Dr. Seiji Ogawa discovered the principle upon which the field of functional and physiological imaging of the human body, particularly the human brain, is based. He searched for physiologically dependent signals in magnetic resonance imaging (MRI), and found BOLD (Blood Oxygenation Level Dependent) signal contrast in MR images of the brain. This work has proved to be the fundamental basis of noninvasive functional imaging methodology that is now widely used not only in many biological and medical sciences, such as neurobiology, psychology and neurology, but also in many fields of clinical medicine as diagnostic tools.

Part of the recent remarkable progress in clinical medicine and medical sciences was brought about by the development of imaging techniques that enable us to visualize physiological and pathological conditions of organs and whole bodies. The visualization of functional tissue activities in humans using a completely noninvasive method, which does not involve the use of X-rays or radioactive materials and which has no consequent limitations in patient exposure, became possible by the imaging of physiologically dependent signals in MRI. The basic principle of this technology, currently known as functional magnetic resonance imaging (fMRI), was first established in 1990 by Dr. Seiji Ogawa at the Bell Laboratory. Dr. Ogawa succeeded in using the magnetic susceptibility change of blood hemoglobin that occurs when it binds to oxygen and in detecting the MRI image contrast change that arises from the localized decrease in blood deoxyhemoglobin concentration in physiologically active tissues in rats. He also demonstrated that this imaging method, today termed as BOLD (Blood Oxygenation Level Dependent) contrast method according to his nomenclature, enables a new noninvasive functional measurement of human brain activity by first applying the technique to the imaging of visual responses in the human visual cortex.

Today, we recognize a plentiful harvest of fMRI technology based on the BOLD contrast principle that was formulated by Dr.
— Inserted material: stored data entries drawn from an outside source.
`src/rtl/lsu_dmem_ctrl.sv`:
```
// M-stage load/store controller: alignment check, strobe/lane build,
// valid/ready request plus response handshake with data memory.
module lsu_dmem_ctrl #(
  parameter int XLEN = 32
) (
  input  logic                      clk,
  input  logic                      reset,
  input  logic                      MemReadM,
  input  logic                      MemWriteM,
  input  logic [2:0]                Funct3M,
  input  logic [XLEN-1:0]           ALUResultM,
  input  logic [XLEN-1:0]           WriteDataM,
  output logic                      dmem_req_valid,
  input  logic                      dmem_req_ready,
  output logic                      dmem_we,
  output logic [XLEN-1:0]           dmem_addr,
  output logic [XLEN-1:0]           dmem_wdata,
  output logic [XLEN/8-1:0]         dmem_wstrb,
  input  logic                      dmem_rsp_valid,
  input  logic [XLEN-1:0]           dmem_rsp_rdata,
  output logic [XLEN-1:0]           RD_data,
  output logic [$clog2(XLEN/8)-1:0] byteAddrM,
  output logic                      StallM,
  output logic                      LoadMisalignM,
  output logic                      StoreMisalignM
);

  localparam int NB   = XLEN / 8;
  localparam int OFFW = $clog2(NB);

  if (XLEN != 32) begin : g_xlen_chk
    $error("lsu_dmem_ctrl: only XLEN=32 is supported");
  end

  typedef enum logic [1:0] {
    S_IDLE,
    S_REQ,
    S_RSP,
    S_DONE
  } state_t;

  state_t            state_q, state_d;
  logic              we_q, we_d;
  logic [XLEN-1:0]   addr_q, addr_d;
  logic [XLEN-1:0]   wdata_q, wdata_d;
  logic [NB-1:0]     wstrb_q, wstrb_d;
  logic [XLEN-1:0]   rdata_q, rdata_d;
  logic [OFFW-1:0]   boff_q, boff_d;

  logic              ld_ok, st_ok, mis, op;
  logic [OFFW-1:0]   off;
  logic [NB-1:0]     strb;
  logic [XLEN-1:0]   wrep;

  assign off = ALUResultM[OFFW-1:0];

  always_comb begin
    ld_ok = MemReadM && (Funct3M inside {3'b000, 3'b001, 3'b010,
                                         3'b100, 3'b101});
    st_ok = MemWriteM && (Funct3M inside {3'b000, 3'b001, 3'b010});
    mis   = (Funct3M[1:0] == 2'b01 && off[0]) ||
            (Funct3M[1:0] == 2'b10 && off != '0);
    op    = (ld_ok || st_ok) && !mis;
  end

  // Store data is replicated across lanes; the strobe picks the lane.
  always_comb begin
    strb = '0;
    wrep = WriteDataM;
    unique case (Funct3M[1:0])
      2'b00: begin
        strb = {{(NB-1){1'b0}}, 1'b1} << off;
        wrep = {NB{WriteDataM[7:0]}};
      end
      2'b01: begin
        strb = {{(NB-2){1'b0}}, 2'b11} << {off[OFFW-1:1], 1'b0};
        wrep = {(NB/2){WriteDataM[15:0]}};
      end
      default: begin
        strb = '1;
        wrep = WriteDataM;
      end
    endcase
  end

  always_comb begin
    state_d        = state_q;
    we_d           = we_q;
    addr_d         = addr_q;
    wdata_d        = wdata_q;
    wstrb_d        = wstrb_q;
    rdata_d        = rdata_q;
    boff_d         = boff_q;
    StallM         = 1'b0;
    LoadMisalignM  = 1'b0;
    StoreMisalignM = 1'b0;
    unique case (state_q)
      S_IDLE: begin
        LoadMisalignM  = ld_ok && mis;
        StoreMisalignM = st_ok && mis;
        if (op) begin
          StallM  = 1'b1;
          state_d = S_REQ;
          we_d    = st_ok;
          addr_d  = {ALUResultM[XLEN-1:OFFW], {OFFW{1'b0}}};
          wdata_d = st_ok ? wrep : '0;
          wstrb_d = st_ok ? strb : '0;
          boff_d  = off;
        end
      end
      S_REQ: begin
        StallM = 1'b1;
        if (dmem_req_ready) state_d = we_q ? S_DONE : S_RSP;
      end
      S_RSP: begin
        StallM = 1'b1;
        if (dmem_rsp_valid) begin
          rdata_d = dmem_rsp_rdata;
          state_d = S_DONE;
        end
      end
      S_DONE: state_d = S_IDLE;
      default: state_d = S_IDLE;
    endcase
  end

  always_ff @(posedge clk) begin
    if (reset) begin
      state_q <= S_IDLE;
      we_q    <= 1'b0;
      addr_q  <= '0;
      wdata_q <= '0;
      wstrb_q <= '0;
      rdata_q <= '0;
      boff_q  <= '0;
    end else begin
      state_q <= state_d;
      we_q    <= we_d;
      addr_q  <= addr_d;
      wdata_q <= wdata_d;
      wstrb_q <= wstrb_d;
      rdata_q <= rdata_d;
      boff_q  <= boff_d;
    end
  end

  assign dmem_req_valid = (state_q == S_REQ);
  assign dmem_we        = we_q;
  assign dmem_addr      = addr_q;
  assign dmem_wdata     = wdata_q;
  assign dmem_wstrb     = wstrb_q;
  assign RD_data        = rdata_q;
  assign byteAddrM      = boff_q;

endmodule

```
===== config.mk =====
export PLATFORM = sky130hd
export DESIGN_NAME = fp16_mul_sched_flat
export DESIGN_NICKNAME = d
export VERILOG_FILES = /design/src/rtl/fp16_mul_sched_if.sv /design/src/rtl/fp16_mul_sched.sv /design/src/flat_wrapper.sv
export SDC_FILE = /design/constraint.sdc
export NUM_CORES = 1
export LEC_CHECK = 0
export CELL_PAD_IN_SITES_DETAIL_PLACEMENT = 0
export CELL_PAD_IN_SITES_GLOBAL_PLACEMENT = 1
export CORE_MARGIN = 2
export CORE_UTILIZATION = 27
export CTS_CLUSTER_DIAMETER = 40
export CTS_CLUSTER_SIZE = 30
export DETAILED_ROUTE_END_ITERATION = 10
export GPL_TIMING_DRIVEN = 0
export PLACE_DENSITY_LB_ADDON = 0.1
export SYNTH_ARGS = -nofsm -noshare
export SYNTH_HDL_FRONTEND = slang
export SYNTH_SLANG_ARGS = --single-unit

===== constraint.sdc =====
create_clock -name clk -period 3.36 [get_ports clk]
set_clock_uncertainty 0.2 [all_clocks]
set_input_delay 0.672 -clock clk [delete_from_list [all_inputs] [get_ports clk]]
set_output_delay 0.672 -clock clk [all_outputs]
set_load 0.01 [all_outputs]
Ogawa; it now dominates functional imaging of the brain in basic neuroscience research. It has also enabled hospitals around the world to obtain information about the functional state of the brains of patients who had a stroke, and those with Alzheimer's or Parkinson's disease, head injuries, and bipolar disorders. It is also being used in presurgical planning to map (and thus to spare when possible) vital areas of the brain associated with skills such as language. Without the pioneering work of Dr. Ogawa, modern noninvasive functional imaging would not have been developed.